_Task details_:
Your job is to report every line of the entries that has "over".

_The input_:
══════════════════════════════
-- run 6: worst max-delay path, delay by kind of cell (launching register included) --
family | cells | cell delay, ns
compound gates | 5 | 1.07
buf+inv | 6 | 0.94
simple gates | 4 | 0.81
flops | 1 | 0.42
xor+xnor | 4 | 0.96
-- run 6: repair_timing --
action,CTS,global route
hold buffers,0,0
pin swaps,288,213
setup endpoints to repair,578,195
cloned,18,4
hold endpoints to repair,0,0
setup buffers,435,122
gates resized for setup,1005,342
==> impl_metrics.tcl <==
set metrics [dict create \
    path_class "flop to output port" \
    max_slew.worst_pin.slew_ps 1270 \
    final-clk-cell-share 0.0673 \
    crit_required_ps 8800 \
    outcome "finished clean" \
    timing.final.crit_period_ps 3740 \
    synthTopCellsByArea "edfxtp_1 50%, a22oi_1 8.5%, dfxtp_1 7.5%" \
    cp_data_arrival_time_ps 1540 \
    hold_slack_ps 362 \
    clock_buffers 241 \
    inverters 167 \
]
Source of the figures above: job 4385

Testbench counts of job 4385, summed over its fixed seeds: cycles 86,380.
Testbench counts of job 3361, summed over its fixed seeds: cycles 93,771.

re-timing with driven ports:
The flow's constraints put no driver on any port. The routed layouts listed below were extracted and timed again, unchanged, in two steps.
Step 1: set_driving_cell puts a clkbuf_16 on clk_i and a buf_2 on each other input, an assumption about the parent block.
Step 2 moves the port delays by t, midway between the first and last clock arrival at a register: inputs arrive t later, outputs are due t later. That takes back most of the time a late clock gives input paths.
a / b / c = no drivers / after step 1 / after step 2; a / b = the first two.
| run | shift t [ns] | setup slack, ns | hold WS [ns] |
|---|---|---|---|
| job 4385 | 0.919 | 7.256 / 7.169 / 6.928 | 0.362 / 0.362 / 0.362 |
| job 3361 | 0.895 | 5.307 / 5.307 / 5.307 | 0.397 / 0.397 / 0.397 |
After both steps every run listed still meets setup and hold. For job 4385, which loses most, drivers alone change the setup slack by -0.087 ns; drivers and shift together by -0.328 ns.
Background: an optimization exercise with open tools, aiming at small area, a short achievable clock period and few clock cycles. Do not read the settings as production practice. Function was not checked in any run shown here: the RTL went through the layout flow alone.

## flow/design.v (module list and top-level ports; edited modules follow where they fit)
// module mmm_q: 183 lines
// module mmm_inv: 139 lines
// module mmm_dreg: 7 lines
// module mmm_fa: 10 lines
// module mmm_ha: 9 lines
// module mmm_r2mm_2n: 8611 lines
module mmm_r2mm_2n
#(
    parameter K = 256
)
(
    input   wire            clk     ,
    input   wire            rst_n   ,
    input   wire [K-1  :0]  x       ,
    input   wire [K-1  :0]  y       ,
    input   wire [K-1  :0]  m       ,
    input   wire            req     ,
    output  wire [K-1  :0]  res     ,
    output  reg             val     
);
  // ...
==> flow/flow/run.sh <==
#!/bin/bash
set -uo pipefail
bash standard.sh SETUP_SLACK_MARGIN=22.5 MATCH_CELL_FOOTPRINT=0 \
  'BUFFER_PORTS_ARGS=-buffer_cell sky130_fd_sc_hd__buf_2' finish > standard_flow.log 2>&1
==> flow/standard.sh <==
#!/bin/bash
# synth_recipe.tcl (not shown) runs the flow's synth.tcl, then flattens the netlist and writes it again
# the make line also repeats each setting of config.mk as NAME=value (left out here)
make -C /OpenROAD-flow-scripts/flow DESIGN_CONFIG=/design/flow/config.mk WORK_HOME=/design/flow/orfs CLKGATE_MAP_FILE= SYNTH_SCRIPT=/design/flow/synth_recipe.tcl "${@:-finish}"
==> flow/config.mk <==
export PLATFORM = sky130hd
export DESIGN_NAME = mmm_r2mm_2n
export DESIGN_NICKNAME = mmm_r2mm_2n
export VERILOG_FILES = /design/flow/design.v
export SDC_FILE = /design/flow/constraint.sdc
export NUM_CORES = 8
export LEC_CHECK = 0
export CAP_MARGIN = 20
export CELL_PAD_IN_SITES_DETAIL_PLACEMENT = 1
export CORE_MARGIN = 2
export CORE_UTILIZATION = 55
export SETUP_SLACK_MARGIN = 2
export SLEW_MARGIN = 20
export SYNTH_HIERARCHICAL = 1
export SYNTH_MINIMUM_KEEP_SIZE = 0
export TNS_END_PERCENT = 60
==> flow/constraint.sdc <==
create_clock -name core_clock -period 30.0 [get_ports {clk}]
set_input_delay 6.0000 -clock core_clock [delete_from_list [all_inputs] [get_ports {clk}]]
set_output_delay 6.0000 -clock core_clock [all_outputs]
set_load 0.01 [all_outputs]
==> impl_metrics.env, run 1 <==
export IMPL_cts_setup_buffers=25
export IMPL_die_area_sq_um=274000
export IMPL_ff2ff_setup_slack_ns=22.25
export IMPL_start_util=0.553
export IMPL_final_cell_mix="nand2_1 (3353), fa_1 (3253), a22oi_1 (1174), buf_2 (1005), xnor2_1 (911)"
export IMPL_min_to="cnt[4]"
export IMPL_drc=0
export IMPL_num_antenna_cells=185
export IMPL_layout_drive_gt1_share=0.144
export IMPL_drv_slew=0
export IMPL_utilization=0.605
export IMPL_finalClockSkew_ns=0.0631
export IMPL_outcome="timing/DRC/antenna clean"
export IMPL_synth_net_count=19238
export IMPL_multi_input_area_share=0.732
export IMPL_grt_pass1_wl_um=1030000
export IMPL_multiInputGateArea_sq_um=119000
export IMPL_critPathTopFamily="compound AO/OA/AOI/OAI gates"
export IMPL_wl_per_cell_um=39.2
export IMPL_ctsResizeCount=343
export IMPL_hpwl_um=550000
export IMPL_drt_iter0_drc=17193
export IMPL_min_path_type="register to register"
export IMPL_numCtsBuffers=167
export IMPL_nNonClkBuffers=1299
export IMPL_dpl_instance_area_sq_um=154000
export IMPL_syn_to_final_growth_pct=9.36
export IMPL_grt_util_met2=0.744
export IMPL_start_kind="register"
export IMPL_hold_viol=0
export IMPL_taps=3552
export IMPL_totalWireLength_um=734000
export IMPL_seqCellArea_sq_um=24400
export IMPL_hold_buffers=0
export IMPL_reg_top3="Cr x265, Sr x265"
export IMPL_use_met1=0.624
export IMPL_max_freq_mhz=129
export IMPL_num_vias=130145
export IMPL_clk_pin_slew_worst_paths_ns=0.07
export IMPL_worstReg2RegStart="cnt[2]"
══════════════════════════════
_Response for this exercise_:
Testbench counts of job 4385, summed over its fixed seeds: cycles 86,380.
Testbench counts of job 3361, summed over its fixed seeds: cycles 93,771.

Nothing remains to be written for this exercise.